Implementing DV seems quite a big and complex effort. So we currently think - without an Automation Tool (e.g. DataVault Builder, WhereScape etc.) the implementation is quite hard. What’s your opinion?
(This is one of the questions that was asked during our last meetup "5 most common challenges with Data Vault modelling on the 12th Jan 2022 - by one of the members)
implementing DV is not really “big and complex effort” IMHO. Yes, as it is heavily standarized in terms of patterns of loading, usage etc, it certainly lends itself for automation in pretty much every way you can think of. and this is a good thing ™
But, it does not make it complex really. If you’ve done Kimball for a few years my guess would you can already do the basic outline of a star schema model looking at a source system in your mind? Granted, the image you have wont be the end-result nor perfect, but its hard not to see no? Same with DV. in fact, I’d say be careful once you do start seeing a break down of a source table into DV, as DV should not be source-centric. Integration around CBC is what you want.

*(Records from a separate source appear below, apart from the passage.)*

--- src/rtl/sync_peak_correlator.sv ---
// ---------------------------------------------------------------------------
// sync_peak_correlator
// Correlates the sliding RX sync word against the access code once per bit,
// qualifies hits against a mismatch threshold while correWindow is open,
// tracks the best score and emits one trigger at the best-aligned bit.
//   clk_6M, rstz        : 6 MHz clock, asynchronous active-low reset
//   p_1us               : per-bit strobe
//   correWindow         : correlation permitted while high
//   sync_in, ref_sync   : received / expected 64-bit words
//   regi_correthreshold : maximum mismatching bits for a hit
//   pscorr_trgp         : one-cycle trigger at the peak
//   corr_score          : latest match count
//   peak_score/peak_pos : best score of the window and its bit index
//   corr_busy           : high in SEARCH or TRACK
//   peak_inv            : (SYNC_CORR_INV_EN only) peak came from ~ref match
// Optional feature macro: SYNC_CORR_INV_EN (inverted sync detection).
// ---------------------------------------------------------------------------
module sync_peak_correlator
    import sync_peak_correlator_pkg::*;
#(
    parameter int unsigned PEAK_WAIT = 2,
    parameter int unsigned WIN_CNT_W = 10
) (
    input  logic                 clk_6M,
    input  logic                 rstz,
    input  logic                 p_1us,
    input  logic                 correWindow,
    input  logic [SYNC_W-1:0]    sync_in,
    input  logic [SYNC_W-1:0]    ref_sync,
    input  logic [5:0]           regi_correthreshold,
    output logic                 pscorr_trgp,
    output logic [SCORE_W-1:0]   corr_score,
    output logic [SCORE_W-1:0]   peak_score,
    output logic [WIN_CNT_W-1:0] peak_pos,
    output logic                 corr_busy
`ifdef SYNC_CORR_INV_EN
    ,
    output logic                 peak_inv
`endif
);

    localparam int unsigned        WAIT_W    = $clog2(PEAK_WAIT + 1);
    localparam logic [WAIT_W-1:0]  WAIT_LOAD = WAIT_W'(PEAK_WAIT);

    corr_state_t          state_q, state_d;
    logic                 s2_vld;
    logic [SCORE_W-1:0]   score_sum;
    logic [SCORE_W-1:0]   thr_floor;
    logic [SCORE_W-1:0]   eff_score;
    logic                 eff_inv;
    logic                 hit;
    logic                 better;
    logic                 wait_last;
    logic [WAIT_W-1:0]    wait_cnt;
    logic [WIN_CNT_W-1:0] win_cnt;

    sync_popcount64 u_popcount (
        .clk_6M     (clk_6M),
        .rstz       (rstz),
        .p_1us      (p_1us),
        .sync_in    (sync_in),
        .ref_sync   (ref_sync),
        .s2_vld     (s2_vld),
        .score_sum  (score_sum),
        .corr_score (corr_score)
    );

    // Qualification uses score_sum, the value corr_score takes on this edge.
    always_comb begin
        thr_floor = SCORE_W'(SYNC_W) - {1'b0, regi_correthreshold};
        eff_score = score_sum;
        eff_inv   = 1'b0;
        hit       = (score_sum >= thr_floor);
`ifdef SYNC_CORR_INV_EN
        if ((SCORE_W'(SYNC_W) - score_sum) > score_sum) begin
            eff_score = SCORE_W'(SYNC_W) - score_sum;
            eff_inv   = 1'b1;
        end
        hit = hit || (score_sum <= {1'b0, regi_correthreshold});
`endif
        better    = hit && (eff_score > peak_score);
        wait_last = (wait_cnt <= WAIT_W'(1));
    end

    // State register
    always_ff @(posedge clk_6M or negedge rstz) begin
        if (!rstz) begin
            state_q <= IDLE;
        end else begin
            state_q <= state_d;
        end
    end

    // Next state; a window close takes priority over any in-flight result.
    always_comb begin
        state_d = state_q;
        unique case (state_q)
            IDLE:   if (correWindow) state_d = SEARCH;
            SEARCH: begin
                if (!correWindow)         state_d = IDLE;
                else if (s2_vld && hit)   state_d = TRACK;
            end
            TRACK: begin
                if (!correWindow)                          state_d = IDLE;
                else if (s2_vld && !better && wait_last)   state_d = DONE;
            end
            DONE:   if (!correWindow) state_d = IDLE;
            default: state_d = IDLE;
        endcase
    end

    // Outputs
    always_comb begin
        corr_busy   = (state_q == SEARCH) || (state_q == TRACK);
        pscorr_trgp = (state_q == TRACK) &&
                      (!correWindow || (s2_vld && !better && wait_last));
    end

    // Window counter, wait counter and peak registers
    always_ff @(posedge clk_6M or negedge rstz) begin
        if (!rstz) begin
            win_cnt    <= '0;
            wait_cnt   <= '0;
            peak_score <= '0;
            peak_pos   <= '0;
`ifdef SYNC_CORR_INV_EN
            peak_inv   <= 1'b0;
`endif
        end else begin
            if (state_q == IDLE && correWindow) begin
                win_cnt    <= '0;
                wait_cnt   <= '0;
                peak_score <= '0;
                peak_pos   <= '0;
`ifdef SYNC_CORR_INV_EN
                peak_inv   <= 1'b0;
`endif
            end else if ((state_q == SEARCH || state_q == TRACK) &&
                         correWindow && s2_vld) begin
                if (win_cnt != '1) begin
                    win_cnt <= win_cnt + 1'b1;
                end
                if ((state_q == SEARCH) ? hit : better) begin
                    peak_score <= eff_score;
                    peak_pos   <= win_cnt;
                    wait_cnt   <= WAIT_LOAD;
`ifdef SYNC_CORR_INV_EN
                    peak_inv   <= eff_inv;
`endif
                end else if (state_q == TRACK && wait_cnt != '0) begin
                    wait_cnt <= wait_cnt - 1'b1;
                end
            end
        end
    end

`ifndef SYNC_CORR_INV_EN
    logic unused_inv;
    assign unused_inv = eff_inv;
`endif

endmodule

But again, not really complicated per se.
and even without a 3rd party tool, some upfront considerations in terms of naming conventions, loading patterns, temporality/timelines, audit/metric storage etc, and you can certainly 'hand craft" it - using various templates to speed the process as a bare mininum I’d say, and some consistency checks of your schema model to ensure keys/hashes/meta data columns (load date, load source etc) all conform…
We’ve been running a DV without automation for five years or so I agree that it is not really a big effort. I expect it depends on what platform you are going to use. For us using MS SQL/SSIS, we just used templates provided with the Dan L book. Implementation is then really just a case of cut-and-pasting the new code with tweaks.
Having said that, we have found that some standards are starting to slip in the code as both the team and our company data model is evolving. As such, we are now looking to move to automation.
I’ve implemented DV without automation, and to echo the other sentiment here, it’s not that hard. The templates are simple and repeatable, they really are a cut & paste job for a halfway competent developer.
There are two counters to that:
- Do you want your halfway competent developer to be cut & pasting boilerplate code for their wage, or do you want them using their skills to write the business rules or complex joins? What would they rather be doing?
- It takes about 1 day to kick out all the templates of loading a single source item into the vault - including testing and “general project admin”. Think about your sources. You probably have at least 30 tables or spreadsheets or other single items. That’s a long time to wait whilst the business is asking why haven’t you implemented this yet/ where are my “disrupting innovative business insights”?
If you are going with DV without automation, you need to make very sure the business is OK with paying the manpower cost of doing it, and not OK with paying the automation cost. That being said, a lot of businesses seem to be more OK with paying two developers 45k a year to write boilerplate slowly than 20k a year for a robot to write boilerplate fast, plus 60k a year for someone to run the robot.
We are currently in the throes of implementing DV2 by building our own automation “tool” in Azure Synapse. Add to that the fact that we learned (are still learning) DV2 while simultaneously building the solution. Optimal? No way. Doable? Sure, but not without pain and error along the way.
Despite the challenges, I am extremely grateful for the experience. I have learned quite a bit using this getting-thrown-out-of-the-nest approach, and my appreciation and passion for DV2 has grown immensely.
I believe implementing DV2 isn’t really all that complicated or difficult as long as you consistently apply the proven patterns correctly. I can imagine, though, that it would become monotonous and boring along the way because the process is so incredibly repeatable, like an assembly line.
The greater challenge is to correctly build the robots for that assembly line. Once that is done, you have room to add components, bells and whistles for DV Robot 2.0.